Be suspicious when a pop star needs a cheat sheet onstage. Does it mean the singer has a bad memory, is underprepared, insecure or what?
Cher used TelePrompTers throughout her Target Center show last summer. Elton John had one, too, atop his piano this fall. Even Bruce Springsteen used one last week.
Who knows what Sting had on the music stand next to him Sunday at the soldout Historic Orpheum Theatre in Minneapolis. He seemed to look at the music stand when he was telling jokes - like the outdated one about Thanksgiving in his New York apartment from which he could see a giant, inflated Garfield. He inexplicably looked at the stand when he was singing 'Roxanne', the first big hit he ever had with the Police in 1979.
What the music stand signaled was that something wasn't right with this performance. And it wasn't Sting, but it was his band. For most of the night, the musicians were playing as if they were reading sheet music as opposed to just playing without thinking about it, which is the way it should be. Granted, Sting's post-Police music can be complex, with his affinity for odd meters, key changes in mid-song, cool jazz washes and world-beat rhythms.

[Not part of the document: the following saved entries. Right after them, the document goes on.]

[src/rtl/ctrl_mc_fsm.sv]
// ctrl_mc_fsm: multi-cycle FETCH/DEC/EXEC/MEM control sequencer for the 16-bit WISC core.
// Decoded controls are registered in DEC and only exposed while in EXEC or MEM.
module ctrl_mc_fsm #(
    parameter int ALU_W      = 5,
    parameter int MULTICYCLE = 1,
    parameter int MEM_TO     = 15,
    parameter int CNT_W      = 16
) (
    input  logic             clk,
    input  logic             rst,
    input  logic             instr_valid,
    input  logic [4:0]       instr_op,
    output logic             instr_rdy,
    input  logic             Zflag,
    input  logic             Sflag,
    input  logic             mem_done,
    output logic             RegWrite,
    output logic             PcSel,
    output logic             Pc2Reg,
    output logic             MemEnable,
    output logic             MemWr,
    output logic             Val2Reg,
    output logic             ALUSel,
    output logic [2:0]       ImmSel,
    output logic [1:0]       LinkReg,
    output logic [ALU_W-1:0] ALUcntrl,
    output logic             PcWrite,
    output logic             Halt,
    output logic             err,
    output logic [CNT_W-1:0] retired
);
    localparam int TW = $clog2(MEM_TO + 1);

    typedef enum logic [2:0] {FETCH, DEC, EXEC, MEM, HALTED} state_t;

    typedef struct packed {
        logic             rw;
        logic             jmp;
        logic             br;
        logic             pc2reg;
        logic             alusel;
        logic             val2reg;
        logic             ld;
        logic             wr;
        logic             mem;
        logic             halt;
        logic [2:0]       imm;
        logic [1:0]       link;
        logic [ALU_W-1:0] alu;
    } ctl_t;

    function automatic ctl_t decode(input logic [4:0] op);
        ctl_t c;
        c = '0;
        c.alu = ALU_W'(op);
        casez (op)
            5'b00000: c.halt = 1'b1;
            5'b001??: begin
                c.jmp    = 1'b1;
                c.alusel = 1'b1;
                c.alu    = ALU_W'(5'b01000);
                c.imm    = op[0] ? 3'b101 : 3'b110;
                c.rw     = op[1];
                c.pc2reg = op[1];
                c.link   = op[1] ? 2'b11 : 2'b00;
            end
            5'b010??, 5'b101??: begin
                c.rw     = 1'b1;
                c.alusel = 1'b1;
                c.link   = 2'b01;
                c.imm    = op[1] ? 3'b000 : 3'b100;
            end
            5'b011??: begin
                c.br  = 1'b1;
                c.imm = 3'b101;
            end
            5'b10000, 5'b10001, 5'b10011: begin
                c.mem     = 1'b1;
                c.alusel  = 1'b1;
                c.alu     = ALU_W'(5'b01000);
                c.imm     = 3'b100;
                c.ld      = ~op[1] & op[0];
                c.wr      = ~(~op[1] & op[0]);
                c.val2reg = ~op[1] & op[0];
                c.rw      = op[0];
                c.link    = op[1] ? 2'b10 : {1'b0, op[0]};
            end
            5'b10010, 5'b11000: begin
                c.rw     = 1'b1;
                c.alusel = 1'b1;
                c.link   = 2'b10;
                c.imm    = op[3] ? 3'b101 : 3'b001;
            end
            5'b11001, 5'b1101?, 5'b111??: c.rw = 1'b1;
            default: ;
        endcase
        return c;
    endfunction

    state_t           state_q, state_d;
    logic             rdy_q, rdy_d;
    logic [4:0]       op_q, op_d;
    ctl_t             ctl_q, ctl_d;
    logic [TW-1:0]    cnt_q, cnt_d;
    logic             err_q, err_d;
    logic [CNT_W-1:0] retired_q, retired_d;

    logic ex, mm, act, done, timeout, cond;

    assign ex      = state_q == EXEC;
    assign mm      = state_q == MEM;
    assign act     = ex | mm;
    assign done    = (MULTICYCLE == 0) | mem_done;
    assign timeout = cnt_q == TW'(MEM_TO - 1);
    // op[0] inverts the flag; op[1] picks sign over zero
    assign cond    = (op_q[1] ? Sflag : Zflag) ^ op_q[0];

    always_ff @(posedge clk or posedge rst) begin
        if (rst) begin
            state_q   <= FETCH;
            rdy_q     <= 1'b0;
            op_q      <= '0;
            ctl_q     <= '0;
            cnt_q     <= '0;
            err_q     <= 1'b0;
            retired_q <= '0;
        end else begin
            state_q   <= state_d;
            rdy_q     <= rdy_d;
            op_q      <= op_d;
            ctl_q     <= ctl_d;
            cnt_q     <= cnt_d;
            err_q     <= err_d;
            retired_q <= retired_d;
        end
    end

    always_comb begin
        state_d   = state_q;
        op_d      = op_q;
        ctl_d     = ctl_q;
        cnt_d     = cnt_q;
        err_d     = err_q;
        retired_d = retired_q + CNT_W'(PcWrite);
        case (state_q)
            FETCH: if (rdy_q && instr_valid) begin
                op_d    = instr_op;
                state_d = DEC;
            end
            DEC: begin
                ctl_d   = decode(op_q);
                state_d = EXEC;
            end
            EXEC: begin
                cnt_d   = '0;
                state_d = ctl_q.halt ? HALTED : ctl_q.mem ? MEM : FETCH;
            end
            MEM: begin
                cnt_d = cnt_q + TW'(1);
                if (done) state_d = FETCH;
                else if (timeout) begin
                    state_d = HALTED;
                    err_d   = 1'b1;
                end
            end
            default: ;
        endcase
        rdy_d = state_d == FETCH;
    end

    always_comb begin
        instr_rdy = rdy_q;
        RegWrite  = ctl_q.rw & ((ex & ~ctl_q.mem) | (mm & done));
        PcSel     = ex & (ctl_q.jmp | (ctl_q.br & cond));
        Pc2Reg    = ex & ctl_q.pc2reg;
        MemEnable = mm & ctl_q.ld;
        MemWr     = mm & ctl_q.wr;
        Val2Reg   = mm & done & ctl_q.val2reg;
        ALUSel    = act & ctl_q.alusel;
        ImmSel    = act ? ctl_q.imm : 3'b000;
        LinkReg   = act ? ctl_q.link : 2'b00;
        ALUcntrl  = act ? ctl_q.alu : '0;
        PcWrite   = (ex & ~ctl_q.mem & ~ctl_q.halt) | (mm & done);
        Halt      = state_q == HALTED;
        err       = err_q;
        retired   = retired_q;
    end
endmodule

[config.mk]
export PLATFORM = sky130hd
export DESIGN_NAME = ctrl_mc_fsm
export DESIGN_NICKNAME = d
export VERILOG_FILES = /design/src/rtl/ctrl_mc_fsm.sv
export SDC_FILE = /design/constraint.sdc
export NUM_CORES = 1
export LEC_CHECK = 0
export ABC_AREA = 1
export CAP_MARGIN = 25
export CORE_MARGIN = 1.5
export CORE_UTILIZATION = 35
export DETAILED_ROUTE_END_ITERATION = 8
export GPL_ROUTABILITY_DRIVEN = 0
export PLACE_DENSITY = 0.7
export SYNTH_ARGS = -nofsm -noshare
export SYNTH_HDL_FRONTEND = slang
export SYNTH_SLANG_ARGS = --single-unit
[constraint.sdc]
create_clock -name clk -period 5.7 [get_ports clk]
set_input_delay 1.14 -clock clk [delete_from_list [all_inputs] [get_ports clk]]
set_output_delay 1.14 -clock clk [all_outputs]
set_load 0.01 [all_outputs]
==> flow_metrics.tcl <==
set metrics [dict create \
    worst-path-buf-inv 3 \
    antenna_found_initial 0 \
    fmax_mhz 263 \
    start_util_pct 36.0 \
    grt_usage_pct 14.7 \
    vias 2062 \
    ir_drop_uv 178 \
    path_clk_slew_ns 0.09 \
    rows 30 \
    cts.htree.levels 2 \
    leakagePower_nw 1.45 \
    fillers 654 \
    arrival_ns 2.66 \
    viasPerCell 4.90 \
    cts.root.buffer_cell "clkbuf_8" \
    skew_ns 0.00635 \
    die_h_um 86.1 \
    drc_errors 0 \
    setup_viol 0 \
    worst_slew_pin_slew_ns 0.430 \
    cpPeakStageDelay_ns 0.56 \
    drv_slew 0 \
    portBuffers 47 \
    crit_path_frequent_cell "clkdlybuf4s50_1" \
    cts_tree "done" \
    hold_buffers 0 \
    p_sw_uw 508 \
    grt_first_pass_wirelength_um 8660 \
    io_pins 48 \
    finalHoldViolCount 0 \
    comb_power_share_pct 40.5 \
    cts_resized 0 \
    utilization_pct 45.5 \
    maxCapViolCount 0 \
    period_minus_slack_ns 3.80 \
    clock_latency_ns 0.30 \
    grt_max_degree 50 \
    synth_fp_nets 307 \
    first_iter_violations 186 \
    area_delta_synth_final_pct 26.5 \
    drive_gt1_share_pct 6.45 \
    dieArea_um2 7410 \
    grt_pass1_vias 1977 \
    seq_area_frac_synth_pct 50.8 \
    synth.distinct_cells 26 \
    worstSetupPathType "input pin to output pin" \
    seqPwrFrac_pct 42.7 \
    clk_path_buf_depth 2 \
    holdWs_ns 0.473 \
    crit_fanout 2 \
    cp_top_family "buffers and inverters" \
    dpl.hpwl_um 3840 \
    total_power_mw 1.27 \
    die_width_um 86.1 \
    netlist_instances 292 \
    postCtsSetupBuffers 0 \
    cp-start-kind "input pin" \
    p_sw_share_pct 40.0 \
    p_clk_share_pct 16.8 \
    finalSetupTns_ns 0 \
    register_area_um2 1230 \
    rsz0062_at_grt "no" \
    grt.overflow.total 0 \
    setup.worst_path.end_class "output pin" \
    numCtsBuffers 5 \
    p_int_uw 764 \
    wl_um 5120 \
    power.density_nw_per_um2 416 \
    diodes 0 \
    core_um2 6720 \
    slew_headroom_pct 71.2 \
    ys_seq_elements 49 \
    status "completed" \
    crit_path_cell_trace "clkdlybuf4s50_1, inv_1, o211ai_1, nand3_1, a21oi_1, clkdlybuf4s50_1" \
    period_share_pct 66.6 \
    slowest_stage "clkdlybuf4s50_1" \
    final_area_um2 3060 \
    hold_class "flop to flop" \
    synth.avg_cell_area_um2 8.27 \
    dr.pass1.iters 5 \
    yosysWarningCount 0 \
    final_antenna_net_count 0 \
    clock-sinks 49 \
    final_nets 355 \
    multiInputGateArea_um2 981 \
    syn-cell-area_um2 2420 \
    wl_per_cell_um 12.2 \
    dpl_cell_area_um2 2940 \
    worstPathRequired_ns 4.56 \
]
layout make-up:
type | count | area share (%)
Timing Repair Buffer | 48 | 16.1
Clock buffer | 6 | 2.70
Tap cell | 80 | 3.28
Sequential cell | 49 | 40.1
Multi-Input combinational cell | 193 | 32.1
Inverter | 43 | 5.28
Clock inverter | 2 | 0.450
per-layer routing:
metal | share of wire (%) | GRT usage, % | vias to the layer above
li1 | - | - | 1022
met1 | 46 | 18.7 | 967
met2 | 48 | 24.6 | 67
met3 | 5.1 | 3.95 | 6
met4 | 0.63 | 3.96 | 0
met5 | 0 | 0 | -
cells in the mapped netlist:
library cell,instances,share of area (%)
nand2_1,57,8.9
dfrtp_1,49,51
inv_1,41,6.4
nor2_1,40,6.2
o21ai_0,19,3.9
nand3_1,14,2.9
a21oi_1,11,2.3
nand4_1,8,2.1
xor2_1,7,2.5
xnor2_1,6,2.2
buf_2,5,1.0
nor2_2,5,1.3
o22ai_1,5,1.3
ha_1,4,2.1
nor3_1,4,0.83
nand3b_1,3,0.93
buf_6,2,0.93
inv_2,2,0.31
o211ai_1,2,0.62
o21ai_1,2,0.41
a21oi_2,1,0.36
nand2_2,1,0.26
nand2_4,1,0.47
o22ai_2,1,0.52
o31ai_1,1,0.31
or2_2,1,0.26
per-stage QoR:
| stage | worst slack, ns | cells |
|---|---|---|
| 2_1_floorplan | 2.93 | 292 |
| 3_3_place_gp | 1.91 | 412 |
| 3_5_place_dp | 1.89 | 412 |
| 4_1_cts | 1.89 | 420 |
| 5_1_grt | 1.82 | 421 |
| 6_report | 1.90 | 421 |
worst paths after layout:
path | startpoint | endpoint | slack [ns] | cells after the start
min reg2reg | err | err | 0.47 | 1
min in group asynchronous | rst | retired[0] | 1.05 | 2
min | err | err | 0.47 | 1
max in group asynchronous | rst | instr_rdy | 4.19 | 3
max reg2reg | state_q[2] | retired[15] | 3.16 | 13
max | Sflag | PcSel | 1.90 | 6
state kept, by name, summed over array words and instances, names as in the netlist:
| register | flops |
|---|---|
| op_q | 5 |
| retired | 16 |
| instr_rdy | 1 |
| state_q | 3 |
| err | 1 |
| cnt_q | 4 |
| ctl_q | 19 |
logic make-up after synthesis:
group / count (synthesis) / synth area share, %
AOI/OAI and AO/OA: 42 / 9.74
xor gates and xnor gates: 13 / 4.71
DFF: 49 / 50.8
buffers and inverters: 50 / 8.65
adders and majority gates: 4 / 2.07
and+or+nand+nor: 134 / 24.1
power groups by stage:
| stage | sequential [mW] | clock (mW) | combinational, mW |
|---|---|---|---|
| after floorplan | 0.533 | 0 | 0.359 |
| after global placement | 0.548 | 0 | 0.505 |
| after detailed placement | 0.550 | 0 | 0.515 |
| after CTS | 0.543 | 0.221 | 0.518 |
| after global routing | 0.561 | 0.236 | 0.580 |
| final | 0.543 | 0.214 | 0.514 |
cells in the final DEF (no fill, tap or decap), drive strengths merged:
cell type and n:
nand2 59, dfrtp 49, clkdlybuf4s50 47, nor2 45
inv 43, o21ai 21, nand3 14, a21oi 12
nand4 8, xor2 7, xnor2 6, clkbuf 6
o22ai 6, nor3 4, ha 4, nand3b 3
o211ai 2, clkinv 2, or2 1, o31ai 1
buf 1
No activity file was read; power rests on OpenSTA's default activity.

But, for the most part, the group did not play organically, which had been a strength of Sting's past solo tours as well as his work with the Police. The band's self-conscious playing was surprising because all the musicians had played on Sting's new album, 'Brand New Day', material from which made up the core of the one and three quarter hour concert.
Older material suffered. This time around, 'If You Love Somebody Set Them Free', Sting's first solo hit from 1985, sounded decidedly unfunky, sort of like Steely Dan. Even the new 'Fill Her Up' started like a cute country ditty and ended up with Meat Loaf-like bombast.
Then things turned around with the simple, understated 'Fields of Gold' from 1993. The ensuing peppy Police classic 'Every Little Thing She Does Is Magic' brought the crowd to its feet. Sting downshifted for an affected but effective Tom Waits-like delivery on 'Moon Over Bourbon Street' and a stylish 'Englishman in New York'.
Then the band finally seemed to get in the groove, which made the final 45 minutes quite rewarding. Sting showed a little attitude on 'Tomorrow We'll See', and 'Desert Rose' was fiery world pop with a Herb Alpert-like trumpet solo. Jason Rebello's rousing piano invigorated the jam on 'When the World Is Running Down'.
It was time for the Police, with a Flamenco-flavored, solo acoustic guitar version of 'Message in a Bottl'e reminding everyone not to lose their faith in Sting.
The opener was Tupelo, Miss., singer/songwriter Paul Thorn, who played the small-town rube to Sting's intellectual artiste. Coming across like a trailer park Lyle Lovett, Thorn sang humourous country-blues about Viagra, turnip greens, a Jehovah's Witness who worked as a stripper and a roadside revival tent that also sold firecrackers.